You need minimum current draw though (unless you like *big* capacitors) so a low power varient of the 555 (7555 IIRC??) and a power MOSFET should work. Thing is you'll need a P-channel MOSFET unless there's a clever way of using an N-Channel which I can't think of. Overrate the MOSFET to allow for the inrush current of the load.

A really clever design could dispence with the 555 and just make an oscillator out of the MOSFET and a few auxillary components. I'm not offering a design because analogue was never my thing. Probably the only person who did electronics for a hobby and never made a radio (that worked) or an amplifier. Designed quite a few few nifty digital bits and bobs though which worked for years though :-)
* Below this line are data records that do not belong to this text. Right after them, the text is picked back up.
<file path="src/rtl/alu_dispatch_unit.sv">
// Dispatches one RV64 integer instruction to the ALU over the trigger/idle handshake and returns the result on a valid/ready writeback port.
// Optional WAIT-state watchdog is enabled by defining ALU_DISPATCH_TIMEOUT_EN.
module alu_dispatch_unit #(
    parameter int OPERAND_WIDTH  = 64,
    parameter int OPCODE_WIDTH   = 17,
    parameter int SETTLE_CYCLES  = 2,
    parameter int TIMEOUT_CYCLES = 256
) (
    input  logic                     clk,
    input  logic                     rst_n,
    input  logic                     inst_valid,
    output logic                     inst_ready,
    input  logic [31:0]              inst_word,
    input  logic [OPERAND_WIDTH-1:0] rs1_data,
    input  logic [OPERAND_WIDTH-1:0] rs2_data,
    output logic [OPERAND_WIDTH-1:0] operand_1,
    output logic [OPERAND_WIDTH-1:0] operand_2,
    output logic [OPCODE_WIDTH-1:0]  op_code,
    output logic                     alu_trig,
    input  logic                     alu_idle,
    input  logic [OPERAND_WIDTH-1:0] alu_result,
    output logic                     wb_valid,
    input  logic                     wb_ready,
    output logic [4:0]               wb_rd,
    output logic [OPERAND_WIDTH-1:0] wb_data,
    output logic                     wb_we,
    output logic                     wb_illegal,
    output logic                     wb_timeout
);

    localparam int CNT_W = $clog2(TIMEOUT_CYCLES + SETTLE_CYCLES + 1) + 1;

    localparam logic [6:0] OPC_OP     = 7'b0110011;
    localparam logic [6:0] OPC_OP_IMM = 7'b0010011;

    typedef enum logic [1:0] {
        ST_IDLE  = 2'd0,
        ST_ISSUE = 2'd1,
        ST_WAIT  = 2'd2,
        ST_WB    = 2'd3
    } state_e;

    state_e                   state_q;
    logic [CNT_W-1:0]         cnt_q;
    logic [OPERAND_WIDTH-1:0] operand_1_q;
    logic [OPERAND_WIDTH-1:0] operand_2_q;
    logic [OPCODE_WIDTH-1:0]  op_code_q;
    logic                     alu_trig_q;
    logic                     wb_valid_q;
    logic [4:0]               wb_rd_q;
    logic [OPERAND_WIDTH-1:0] wb_data_q;
    logic                     wb_we_q;
    logic                     wb_illegal_q;
    logic                     wb_timeout_q;

    logic [6:0]               opcode_s;
    logic [2:0]               funct3_s;
    logic [6:0]               funct7_s;
    logic [9:0]               funct10_s;
    logic [OPERAND_WIDTH-1:0] imm_s;
    logic [OPERAND_WIDTH-1:0] shamt_s;
    logic                     accept_s;
    logic                     settled_s;
    logic                     unused_s;

    logic [OPCODE_WIDTH-1:0]  op_code_d;
    logic [OPERAND_WIDTH-1:0] operand_2_d;
    logic                     illegal_d;

    assign opcode_s  = inst_word[6:0];
    assign funct3_s  = inst_word[14:12];
    assign funct7_s  = inst_word[31:25];
    // funct7 bits 5 and 6 are swapped so SUB lands on 0x200 and MUL on 0x008.
    assign funct10_s = {funct7_s[5], funct7_s[6], funct7_s[4:0], funct3_s};
    assign imm_s     = {{(OPERAND_WIDTH-12){inst_word[31]}}, inst_word[31:20]};
    assign shamt_s   = {{(OPERAND_WIDTH-6){1'b0}}, inst_word[25:20]};
    assign unused_s  = ^inst_word[19:15];

    assign accept_s  = inst_valid && inst_ready;
    assign settled_s = (cnt_q >= CNT_W'(SETTLE_CYCLES));

    assign inst_ready = (state_q == ST_IDLE) && alu_idle;
    assign operand_1  = operand_1_q;
    assign operand_2  = operand_2_q;
    assign op_code    = op_code_q;
    assign alu_trig   = alu_trig_q;
    assign wb_valid   = wb_valid_q;
    assign wb_rd      = wb_rd_q;
    assign wb_data    = wb_data_q;
    assign wb_we      = wb_we_q;
    assign wb_illegal = wb_illegal_q;
    assign wb_timeout = wb_timeout_q;

    // Instruction decode: ALU op_code, operand_2 source and legality.
    always_comb begin
        op_code_d   = {OPCODE_WIDTH{1'b0}};
        operand_2_d = rs2_data;
        illegal_d   = 1'b1;
        case (opcode_s)
            OPC_OP: begin
                op_code_d   = {funct10_s, opcode_s};
                operand_2_d = rs2_data;
                case (funct10_s)
                    10'h000, 10'h200, 10'h001, 10'h002, 10'h003,
                    10'h004, 10'h005, 10'h006, 10'h007, 10'h008: illegal_d = 1'b0;
                    default:                                      illegal_d = 1'b1;
                endcase
            end
            OPC_OP_IMM: begin
                op_code_d = {7'b0000000, funct3_s, opcode_s};
                if ((funct3_s == 3'b001) || (funct3_s == 3'b101)) begin
                    operand_2_d = shamt_s;
                    illegal_d   = (funct7_s[6:1] != 6'b000000);
                end else begin
                    operand_2_d = imm_s;
                    illegal_d   = 1'b0;
                end
            end
            default: begin
                op_code_d   = {OPCODE_WIDTH{1'b0}};
                operand_2_d = rs2_data;
                illegal_d   = 1'b1;
            end
        endcase
    end

    // Dispatch FSM with all ALU-side and writeback outputs registered.
    always_ff @(posedge clk or negedge rst_n) begin
        if (!rst_n) begin
            state_q      <= ST_IDLE;
            cnt_q        <= {CNT_W{1'b0}};
            operand_1_q  <= {OPERAND_WIDTH{1'b0}};
            operand_2_q  <= {OPERAND_WIDTH{1'b0}};
            op_code_q    <= {OPCODE_WIDTH{1'b0}};
            alu_trig_q   <= 1'b0;
            wb_valid_q   <= 1'b0;
            wb_rd_q      <= 5'd0;
            wb_data_q    <= {OPERAND_WIDTH{1'b0}};
            wb_we_q      <= 1'b0;
            wb_illegal_q <= 1'b0;
            wb_timeout_q <= 1'b0;
        end else begin
            alu_trig_q <= 1'b0;
            case (state_q)
                ST_IDLE: begin
                    if (accept_s) begin
                        wb_rd_q <= inst_word[11:7];
                        if (illegal_d) begin
                            // Illegal instructions never touch the ALU.
                            state_q      <= ST_WB;
                            wb_valid_q   <= 1'b1;
                            wb_data_q    <= {OPERAND_WIDTH{1'b0}};
                            wb_we_q      <= 1'b0;
                            wb_illegal_q <= 1'b1;
                            wb_timeout_q <= 1'b0;
                        end else begin
                            state_q     <= ST_ISSUE;
                            operand_1_q <= rs1_data;
                            operand_2_q <= operand_2_d;
                            op_code_q   <= op_code_d;
                            alu_trig_q  <= 1'b1;
                        end
                    end
                end
                ST_ISSUE: begin
                    state_q <= ST_WAIT;
                    cnt_q   <= {CNT_W{1'b0}};
                end
                ST_WAIT: begin
                    if (settled_s && alu_idle) begin
                        state_q      <= ST_WB;
                        wb_valid_q   <= 1'b1;
                        wb_data_q    <= alu_result;
                        wb_we_q      <= (wb_rd_q != 5'd0);
                        wb_illegal_q <= 1'b0;
                        wb_timeout_q <= 1'b0;
                    end
`ifdef ALU_DISPATCH_TIMEOUT_EN
                    else if (cnt_q == CNT_W'(TIMEOUT_CYCLES - 1)) begin
                        state_q      <= ST_WB;
                        wb_valid_q   <= 1'b1;
                        wb_data_q    <= {OPERAND_WIDTH{1'b0}};
                        wb_we_q      <= 1'b0;
                        wb_illegal_q <= 1'b0;
                        wb_timeout_q <= 1'b1;
                    end
`endif
                    else if (cnt_q != {CNT_W{1'b1}}) begin
                        cnt_q <= cnt_q + CNT_W'(1);
                    end
                end
                ST_WB: begin
                    if (wb_ready) begin
                        state_q    <= ST_IDLE;
                        wb_valid_q <= 1'b0;
                    end
                end
                default: begin
                    state_q    <= ST_IDLE;
                    wb_valid_q <= 1'b0;
                end
            endcase
        end
    end

endmodule

</file>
Love to get into playing with PICs if I ever get the time.

HTH

Timbo

Reply to
Tim S

There used to be a two terminal plus ground IC available to do exactly this. I think Natsemi made it but can't remember the number. Have a search through their ap notes.

Reply to
G&M

There's a circuit for a flasher based on the 78L /79L series of voltage regulators. You'd need to beef up the output switching capacity, though.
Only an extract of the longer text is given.